══ Information ══

===== src/rtl/qpd_pkg.sv =====
// Package: shared types, constants and nibble lookup for the quoted-printable decoder.
`timescale 1ns / 1ps

package qpd_pkg;

    localparam int QPD_QUEUE_DEPTH = 4;

    localparam logic [7:0] QP_EQ    = 8'h3D;
    localparam logic [7:0] QP_ZERO  = 8'h30;
    localparam int         QP_SPAN  = 23;
    localparam int         QP_SHIFT = 4;
    localparam int         MAX_OUT  = 3;

    localparam logic [3:0] NIB_TAB [0:QP_SPAN-1] = '{
        4'd0, 4'd1, 4'd2, 4'd3, 4'd4, 4'd5, 4'd6, 4'd7, 4'd8, 4'd9,
        4'd0, 4'd0, 4'd0, 4'd0, 4'd0, 4'd0, 4'd0,
        4'd10, 4'd11, 4'd12, 4'd13, 4'd14, 4'd15
    };

    typedef struct packed {
        logic                    last;
        logic [1:0]              cnt;
        logic [MAX_OUT-1:0][7:0] data;
    } job_t;

    function automatic logic is_digit(input logic [7:0] b);
        logic [7:0] off;
        begin
            off = b - QP_ZERO;
            return (b >= QP_ZERO) && (off < 8'(QP_SPAN));
        end
    endfunction

    function automatic logic [3:0] nibble(input logic [7:0] b);
        logic [7:0] off;
        begin
            off = b - QP_ZERO;
            if (off < 8'(QP_SPAN))
            begin
                return NIB_TAB[off[4:0]];
            end
            return 4'd0;
        end
    endfunction

endpackage


===== src/rtl/qpd_front.sv =====
// Front end: accept input words, track escape state, build output jobs.
`timescale 1ns / 1ps

module qpd_front (
    input  logic          clk,
    input  logic          rst_n,
    input  logic          s_tvalid,
    output logic          s_tready,
    input  logic [7:0]    s_tdata,   // [7:0] in_byte
    input  logic          s_tlast,   // in_last
    input  logic          q_full,
    output logic          q_push,
    output qpd_pkg::job_t q_job
);
    import qpd_pkg::*;

    localparam logic [1:0] PH_IDLE  = 2'd0;
    localparam logic [1:0] PH_EQ    = 2'd1;
    localparam logic [1:0] PH_FIRST = 2'd2;

    logic [1:0] phase_reg, phase_next;
    logic [7:0] first_reg, first_next;
    logic       accept;

    assign s_tready = !q_full;
    assign accept   = s_tvalid && s_tready;

    always_comb
    begin
        phase_next = phase_reg;
        first_next = first_reg;
        q_job      = '0;
        q_job.last = s_tlast;
        unique case (phase_reg)
            PH_EQ:
            begin
                if (s_tlast)
                begin
                    q_job.cnt     = 2'd2;
                    q_job.data[0] = QP_EQ;
                    q_job.data[1] = s_tdata;
                end
                else
                begin
                    first_next = s_tdata;
                    phase_next = PH_FIRST;
                end
            end
            PH_FIRST:
            begin
                if (is_digit(first_reg) && is_digit(s_tdata))
                begin
                    q_job.cnt     = 2'd1;
                    q_job.data[0] = {nibble(first_reg), nibble(s_tdata)};
                end
                else
                begin
                    q_job.cnt     = 2'd3;
                    q_job.data[0] = QP_EQ;
                    q_job.data[1] = first_reg;
                    q_job.data[2] = s_tdata;
                end
                phase_next = PH_IDLE;
                first_next = 8'd0;
            end
            default:
            begin
                phase_next = PH_IDLE;
                if (s_tdata == QP_EQ && !s_tlast)
                begin
                    phase_next = PH_EQ;
                end
                else
                begin
                    q_job.cnt     = 2'd1;
                    q_job.data[0] = s_tdata;
                end
            end
        endcase
        if (s_tlast)
        begin
            phase_next = PH_IDLE;
            first_next = 8'd0;
        end
    end

    assign q_push = accept && (q_job.cnt != 2'd0);

    always_ff @(posedge clk or negedge rst_n)
    begin
        if (!rst_n)
        begin
            phase_reg <= PH_IDLE;
            first_reg <= 8'd0;
        end
        else if (accept)
        begin
            phase_reg <= phase_next;
            first_reg <= first_next;
        end
    end

endmodule


===== src/rtl/qpd_queue.sv =====
// Job queue between front end and back end.
`timescale 1ns / 1ps

module qpd_queue #(
    parameter int DEPTH = qpd_pkg::QPD_QUEUE_DEPTH
) (
    input  logic          clk,
    input  logic          rst_n,
    input  logic          push,
    input  qpd_pkg::job_t wjob,
    input  logic          pop,
    output qpd_pkg::job_t rjob,
    output logic          full,
    output logic          empty
);
    import qpd_pkg::*;

    localparam int PW = (DEPTH > 1) ? $clog2(DEPTH) : 1;
    localparam int CW = $clog2(DEPTH + 1);

    job_t          mem_reg [0:DEPTH-1];
    logic [PW-1:0] wptr_reg, wptr_next;
    logic [PW-1:0] rptr_reg, rptr_next;
    logic [CW-1:0] count_reg, count_next;

    assign full  = (count_reg == CW'(DEPTH));
    assign empty = (count_reg == '0);
    assign rjob  = mem_reg[rptr_reg];

    always_comb
    begin
        wptr_next  = wptr_reg;
        rptr_next  = rptr_reg;
        count_next = count_reg;
        if (push)
        begin
            wptr_next = (wptr_reg == PW'(DEPTH - 1)) ? '0 : wptr_reg + 1'b1;
        end
        if (pop)
        begin
            rptr_next = (rptr_reg == PW'(DEPTH - 1)) ? '0 : rptr_reg + 1'b1;
        end
        if (push && !pop)
        begin
            count_next = count_reg + 1'b1;
        end
        else if (pop && !push)
        begin
            count_next = count_reg - 1'b1;
        end
    end

    always_ff @(posedge clk)
    begin
        if (push)
        begin
            mem_reg[wptr_reg] <= wjob;
        end
    end

    always_ff @(posedge clk or negedge rst_n)
    begin
        if (!rst_n)
        begin
            wptr_reg  <= '0;
            rptr_reg  <= '0;
            count_reg <= '0;
        end
        else
        begin
            wptr_reg  <= wptr_next;
            rptr_reg  <= rptr_next;
            count_reg <= count_next;
        end
    end

endmodule


===== src/rtl/qpd_back.sv =====
// Back end: serialize queued jobs into output words through an output register.
`timescale 1ns / 1ps

module qpd_back (
    input  logic          clk,
    input  logic          rst_n,
    input  qpd_pkg::job_t q_job,
    input  logic          q_empty,
    output logic          q_pop,
    output logic          m_tvalid,
    input  logic          m_tready,
    output logic [7:0]    m_tdata,   // [7:0] out_byte
    output logic [0:0]    m_tuser,   // [0] run_last
    output logic          m_tlast    // stream_end
);
    import qpd_pkg::*;

    logic       valid_reg, valid_next;
    logic [7:0] data_reg;
    logic       run_last_reg;
    logic       end_reg;
    logic [1:0] idx_reg, idx_next;
    logic       load;
    logic       job_done;

    assign load     = !q_empty && (!valid_reg || m_tready);
    assign job_done = (idx_reg == (q_job.cnt - 2'd1));
    assign q_pop    = load && job_done;

    always_comb
    begin
        valid_next = valid_reg;
        idx_next   = idx_reg;
        if (load)
        begin
            valid_next = 1'b1;
            idx_next   = job_done ? 2'd0 : idx_reg + 2'd1;
        end
        else if (m_tready)
        begin
            valid_next = 1'b0;
        end
    end

    always_ff @(posedge clk)
    begin
        if (load)
        begin
            data_reg     <= q_job.data[idx_reg];
            run_last_reg <= job_done;
            end_reg      <= job_done && q_job.last;
        end
    end

    always_ff @(posedge clk or negedge rst_n)
    begin
        if (!rst_n)
        begin
            valid_reg <= 1'b0;
            idx_reg   <= 2'd0;
        end
        else
        begin
            valid_reg <= valid_next;
            idx_reg   <= idx_next;
        end
    end

    assign m_tvalid   = valid_reg;
    assign m_tdata    = data_reg;
    assign m_tuser[0] = run_last_reg;
    assign m_tlast    = end_reg;

    a_end_is_run_last: assert property (@(posedge clk) disable iff (!rst_n)
        valid_reg && end_reg |-> run_last_reg)
        else $error("stream end without run end");

    a_idx_in_job: assert property (@(posedge clk) disable iff (!rst_n)
        !q_empty |-> (idx_reg < q_job.cnt))
        else $error("job index past job length");

    a_idx_clear_when_empty: assert property (@(posedge clk) disable iff (!rst_n)
        q_empty |-> (idx_reg == 2'd0))
        else $error("job index left over with empty queue");

endmodule


===== src/rtl/quoted_printable_decoder_core.sv =====
// Top level: quoted-printable decoder with decoupled classify and emit stages.
//
// Usage:
//   Input stream (s_*): one raw encoded byte per word in s_tdata[7:0]; s_tlast
//   marks the final byte of a stream. A word is taken when s_tvalid and
//   s_tready are both high.
//   Output stream (m_*): one decoded or literal byte per word in m_tdata[7:0];
//   m_tuser[0] marks the last byte caused by one input word, m_tlast marks
//   the final byte of the stream.
//   Path: a byte that produces output goes through the job queue and then the
//   output register to m_*, when the queue is empty and the receiver is ready.
//   Throughput: one input word per cycle until the queue is full; the output
//   side emits one byte per cycle while m_tready is high, so a failed escape
//   (three bytes out) holds the emitter for all three bytes. The job queue of
//   QUEUE_DEPTH entries absorbs such bursts; s_tready drops only when it is full.
//   Reset: clears escape state, queue and output valid flag; no outputs valid.
//   Stall: while m_tready is low the output word holds and the queue fills;
//   input keeps flowing until the queue is full.
`timescale 1ns / 1ps

module quoted_printable_decoder_core #(
    parameter int QUEUE_DEPTH = qpd_pkg::QPD_QUEUE_DEPTH
) (
    input  logic       clk,
    input  logic       rst_n,
    input  logic       s_tvalid,
    output logic       s_tready,
    input  logic [7:0] s_tdata,   // [7:0] in_byte
    input  logic       s_tlast,   // in_last
    output logic       m_tvalid,
    input  logic       m_tready,
    output logic [7:0] m_tdata,   // [7:0] out_byte
    output logic [0:0] m_tuser,   // [0] run_last
    output logic       m_tlast    // stream_end
);
    import qpd_pkg::*;

    job_t push_job;
    job_t head_job;
    logic q_push;
    logic q_pop;
    logic q_full;
    logic q_empty;

    qpd_front u_front (
        .clk      (clk),
        .rst_n    (rst_n),
        .s_tvalid (s_tvalid),
        .s_tready (s_tready),
        .s_tdata  (s_tdata),
        .s_tlast  (s_tlast),
        .q_full   (q_full),
        .q_push   (q_push),
        .q_job    (push_job)
    );

    qpd_queue #(
        .DEPTH (QUEUE_DEPTH)
    ) u_queue (
        .clk   (clk),
        .rst_n (rst_n),
        .push  (q_push),
        .wjob  (push_job),
        .pop   (q_pop),
        .rjob  (head_job),
        .full  (q_full),
        .empty (q_empty)
    );

    qpd_back u_back (
        .clk      (clk),
        .rst_n    (rst_n),
        .q_job    (head_job),
        .q_empty  (q_empty),
        .q_pop    (q_pop),
        .m_tvalid (m_tvalid),
        .m_tready (m_tready),
        .m_tdata  (m_tdata),
        .m_tuser  (m_tuser),
        .m_tlast  (m_tlast)
    );

endmodule


===== config.mk =====
export PLATFORM = sky130hd
export DESIGN_NAME = quoted_printable_decoder_core
export DESIGN_NICKNAME = d
export VERILOG_FILES = /design/src/rtl/qpd_pkg.sv /design/src/rtl/qpd_front.sv /design/src/rtl/qpd_queue.sv /design/src/rtl/qpd_back.sv /design/src/rtl/quoted_printable_decoder_core.sv
export SDC_FILE = /design/constraint.sdc
export NUM_CORES = 1
export LEC_CHECK = 0
export BUFFER_PORTS_ARGS = -buffer_cell sky130_fd_sc_hd__buf_4
export CAP_MARGIN = 10
export CORE_MARGIN = 4
export CORE_UTILIZATION = 30
export CTS_BUF_LIST = sky130_fd_sc_hd__clkbuf_16
export CTS_CLUSTER_DIAMETER = 50
export DETAILED_ROUTE_END_ITERATION = 8
export MAX_ROUTING_LAYER = met4
export PLACE_DENSITY_LB_ADDON = 0.12
export SLEW_MARGIN = 0
export SYNTH_ARGS = -nofsm -noshare
export SYNTH_HDL_FRONTEND = slang
export SYNTH_HIERARCHICAL = 1
export SYNTH_SLANG_ARGS = --single-unit
export TNS_END_PERCENT = 100

===== constraint.sdc =====
create_clock -name clk -period 4.29 [get_ports clk]
set_clock_uncertainty 0.1 [all_clocks]
set_input_delay 0.858 -clock clk [delete_from_list [all_inputs] [get_ports clk]]
set_output_delay 0.858 -clock clk [all_outputs]
set_load 0.02 [all_outputs]

Word level (Yosys, flattened, before mapping)

Memories as Yosys holds them, arrays and structs flattened.
Cells that the tools add are included.

Add/subtract/negate cells: 8
Magnitude comparators: 7
Eq/ne operators: 7
Muxes and demuxes: 41
Bitwise operators: 2
Reductions and logical operators: 24

Operator list:

| cell                | count |
|---|---|
| $pmux 8 s2          | 3 |
| $mux 8              | 5 |
| $mux 16             | 2 |
| $mux 4              | 8 |
| $bmux 8 s2          | 1 |
| $ge 8x6->1 const B  | 2 |
| $lt 8x5->1 const B  | 2 |
| $sub 8x6->8 const B | 2 |
| $ge 6x6->1 const B  | 2 |
| $mux 1              | 12 |
| $mux 2              | 6 |
| $not 5->6           | 2 |
| $logic_and 1x1->1   | 11 |
| $eq 8x6->1 const B  | 1 |
| $pmux 2 s2          | 2 |
| $add 2x1->2 const B | 3 |
| $eq 2x2->1 const B  | 3 |
| $logic_not 1->1     | 6 |
| $mux 3              | 2 |
| $reduce_bool 2->1   | 3 |
| $add 3x1->3 const B | 1 |
| $eq 3x3->1 const B  | 1 |
| $logic_not 3->1     | 1 |
| $lt 2x3->1 const B  | 1 |
| 7 further kinds     | 7 |

Flip-flop bits (word level): 30
Memory bits (writable): 108
ROM bits: 256
Input port bits: 13
Output and inout port bits: 12
Word-level logic and storage cells: 102
Memories kept: 3

Memories:

| name             | depth | bits a word | rd ports | clocked after memory_dff | wr ports | RTL line        | source |
|---|---|---|---|---|---|---|---|
| (name not given) | 32    | 4           | 1        | 0                        | 0        | qpd_pkg.sv:40   | `return NIB_TAB[off[4:0]];` |
| (name not given) | 32    | 4           | 1        | 0                        | 0        | qpd_pkg.sv:40   |  |
| u_queue.mem_reg  | 4     | 27          | 1        | 0                        | 1        | qpd_queue.sv:21 | `job_t mem_reg [0:DEPTH-1];` |

Logic depth before layout (Yosys ltp)

Gate-level depths: netlist of run 1.

Depth after elaboration: 12
Gate-level depth with buffers: 13
Mapped depth without buffers: 11

By module

The synthesis of run 1 kept the hierarchy.

By module, submodules not included:

| module    | instances | cells each | area each (sq um) | seq. area each (sq um) |
|---|---|---|---|---|
| qpd_queue | 1         | 178        | 4321.6            | 3418.3 |
| qpd_front | 1         | 175        | 1310.0            | 250.2 |
| qpd_back  | 1         | 58         | 665.6             | 375.4 |

Worst setup path before layout of run 1

Ideal clock, no wire load.

Kind: input-to-reg
From: input port s_tdata[1]
To: memory u_queue/mem_reg[1][0] in the netlist's numbering (enable)
Library setup time: 386 ps
Data arrival time: 2652 ps
Required time: 3804 ps
Slack: 1152 ps
Stages on the path: 6
Buffers on the path: 0
Cells stage by stage: inv_1 > ha_1 > nand4b_1 > nor3_1 > a221oi_1 > and2_1

Longest elaborated chain between the ends: 10
Elaborated cells on any way between the ends: 14
Those cells by class: 1 x add/sub; 2 x order compare; 1 x eq/ne; 5 x mux; 5 x reduce/logical

Ends and longest elaborated chain:

| item                             | RTL line                            | source |
|---|---|---|
| start: declaration               | quoted_printable_decoder_core.sv:28 | `input logic [7:0] s_tdata,` |
| $sub 8x6->8                      | qpd_pkg.sv:29                       | `off = b - QP_ZERO;` |
| $lt 8x5->1                       | qpd_pkg.sv:30                       | `return (b >= QP_ZERO) && (off < 8'(QP_SPAN));` |
| $logic_and 1x1->1                | qpd_pkg.sv:30                       |  |
| $logic_and 1x1->1                | qpd_front.sv:51                     | `if (is_digit(first_reg) && is_digit(s_tdata))` |
| $mux 2                           | qpd_front.sv:51                     |  |
| $pmux 2 s2 (*)                   | qpd_front.sv:34                     | `unique case (phase_reg)` |
| $reduce_bool 2->1 (*)            | qpd_front.sv:87                     | `assign q_push = accept && (q_job.cnt != 2'd0);` |
| $logic_and 1x1->1 (*)            | qpd_front.sv:87                     |  |
| net q_push                       | quoted_printable_decoder_core.sv:40 | `logic q_push;` |
| $mux 1 (*)                       | qpd_queue.sv:55                     | `if (push)` |
| $mux 1 (not written as such) (*) | qpd_queue.sv:57                     | `mem_reg[wptr_reg] <= wjob;` |
| end: declaration                 | qpd_queue.sv:21                     |  |

Mark *: on every way through the listed nets, which the timed path passes. The rest lies on a longest branch.

==> metrics.csv, run 1 <==
metric;value;unit
synthCells;411;
hold_path_class;input pin to async pin;
dp_hpwl;9170;um
postPlaceCellArea;6770;um^2
antenna_found_initial;0;
vias;3513;
r2r-end;u_queue/count_reg[1];
crit_fanout;12;
wirelength;14000;um
rows;52;
setup_tns;0;ns
fmax;0.305;GHz
antenna_cells;0;
dr.pass1.iters;4;
final_common_cell;edfxtp_1;
die_area;23400;um^2
cpMaxStageDelayCell;mux4_2;
drc;0;
core;20400;um^2
syn_nets;450;
status;finished clean;
worst-setup-path-type;register to register;
yosysSeqAreaShare;0.642;
yosys_warnings;6;
top_layer;met4;
cts-root-buf;clkbuf_16;
ant_nets;0;
syn2layout_area_growth;17.2;%
drv_slew;0;
synth_area_per_cell;15.3;um^2
drv_cap;0;
largest_register_ffs;108;
initial_core_util;0.308;
crit_top_cell;inv_1;
synth_top_flop_cell;edfxtp_1;
io_pins;25;
max-slew-margin-rel;0.359;
synth_enable_flop_cells;118;
die_w;153;um
nFillCells;1997;
place.gp.congestion;0.780;
port_buffers;24;
final_nets;483;
async_flop_share;0.145;
wire_per_inst;19.2;um
wl_met3;438;um
endpoint_kind;register;
grt_pass1_vias;3720;
viasPerCell;4.83;
setup_viol;0;
h-tree-depth;4;
cts_buffers;17;
dr.first_iter.drc_count;183;
startpoint_type;register;
hold_viol;0;
synth_area;6300;um^2
die_y;153;um
r2r_start;u_queue/rptr_reg[0];
grt_max_degree;29;
fin_area;7380;um^2
layout-drive-gt1-share;0.230;
ys_ff_latch;138;
clk_latency;0.42;ns
postCtsSetupRepairBufs;0;
reg2reg_depth;9;
min_period;3.27;ns
synth_cell_types;51;
post-route-period-util;0.763;
rsz0062_at_grt;no;
critical_path.cell_chain;mux4_2, xnor2_1, mux2i_1, and2_1, inv_1, ha_1, inv_1, fa_1, mux2_2;
crit_required;4.49;ns
grt_overflow;0;
yosysTopAreaCellShare;0.563;
grt_use_total;0.127;
cts_hold_buffers;0;
max_stage_delay;0.59;ns
worstPathArrival;3.47;ns
wl_met1;6440;um
cts_tree;yes;
rrSetupSlack;1.02;ns
cts_max_path_buffers;2;
yosys.area.top_type;edfxtp_1;
cts_sinks;138;
leakage;2.63;nW
layout_common_cells;edfxtp_1 (118), nand2_1 (32), buf_4 (31), o21ai_0 (31), mux4_2 (26);
power_density;660;nW/um^2
post_cts_resized;0;
worst_pin_slew;0.959;ns
yosys-top-cells-area;edfxtp_1 (56%), mux4_2 (9.3%), dfrtp_1 (7.9%), ha_1 (5.0%), o21ai_0 (2.5%);
wl_met2;6850;um
clk_pin_slew;0.07;ns
grt_pass1_wl;21800;um
ir_worst_vdd;0.273;mV
==> routing by layer <==
metal	GRT usage	vias to the layer above
li1	-	1644
met1	0.164	1796
met2	0.201	55
met3	0.0280	18
met4	0.0433	0
met5	-	-
==> cell usage after synthesis (9+ instances only) <==
cell / count
dfrtp_1: 20
mux4_2: 26
nand2_1: 32
inv_1: 20
ha_1: 25
nor2_1: 12
nand3_1: 12
edfxtp_1: 118
mux2i_1: 10
o21ai_0: 31
a21oi_1: 9
==> worst max-delay path by stage <==
stage                                    from                    end  slack (ns)
final                     u_queue/rptr_reg[0]   u_queue/count_reg[1]        1.02
after global routing      u_queue/rptr_reg[0]   u_queue/count_reg[1]        0.80
after CTS                 u_queue/rptr_reg[0]   u_queue/count_reg[1]        0.99
after detailed placement           s_tdata[1]   u_queue/count_reg[1]        0.90
after global placement             s_tdata[1]   u_queue/count_reg[1]        1.00
after floorplan                    s_tdata[1]  u_queue/mem_reg[1][0]        1.15
==> report_power, final <==
| part | internal [mW] | switching [mW] |
|---|---|---|
| Clock | 0.926 | 0.591 |
| Combinational | 0.611 | 0.723 |
| Sequential | 1.83 | 0.192 |
| Total | 3.37 | 1.51 |
==> critical path, delay by kind of cell, from the launching register on <==
kind	cells	cell delay (ns)
and+or+nand+nor	1	0.26
adders and majority gates	2	0.60
xor gates and xnor gates	1	0.27
DFF	1	0.58
buffers and inverters	2	0.15
muxes	3	1.18
==> cell type report <==
type	instances	area [um^2]	area share
sequential	138	4050	0.548
multi-input combinational	236	2080	0.281
clock buffer	17	425	0.0576
tap	270	338	0.0458
timing repair buffer	31	233	0.0315
clock inverter	15	189	0.0256
inverter	20	75.1	0.0102
==> cells by family (layout without fill, tap and decap cells) <==
kind of cell / after synthesis / count (layout) / share of synthesized area
buffers and inverters: 37 / 83 / 0.0280
adder cells (fa/ha/maj): 26 / 26 / 0.0529
flip-flops: 138 / 138 / 0.642
XOR/XNOR: 5 / 5 / 0.00696
AND/OR/NAND/NOR: 100 / 100 / 0.0799
AO/OA/AOI/OAI: 65 / 65 / 0.0717
multiplexers: 40 / 40 / 0.118
==> per-stage QoR <==
stage / utilization / setup slack, ns / power (mW) / hold WS (ns) / instances
after floorplan: - / 1.15 / 2.99 / 0.356 / 411
after CTS: 0.361 / 0.987 / 4.97 / 0.222 / 727
final: 0.361 / 1.02 / 4.87 / 0.225 / 727
after global placement: 0.331 / 1.00 / 3.42 / 0.374 / 695
after detailed placement: 0.331 / 0.902 / 3.44 / 0.382 / 695
after global routing: 0.361 / 0.798 / 5.16 / 0.238 / 727
Power figures use the tool's default switching activity.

═══

What you need to do |
Reproduce the lines above, beginning at the line with "Data arrival time: 2652 ps" and stopping after the line with "Longest elaborated chain between the ends: 10", exactly as they are.

Final answer |
Data arrival time: 2652 ps
Required time: 3804 ps
Slack: 1152 ps
Stages on the path: 6
Buffers on the path: 0
Cells stage by stage: inv_1 > ha_1 > nand4b_1 > nor3_1 > a221oi_1 > and2_1

Longest elaborated chain between the ends: 10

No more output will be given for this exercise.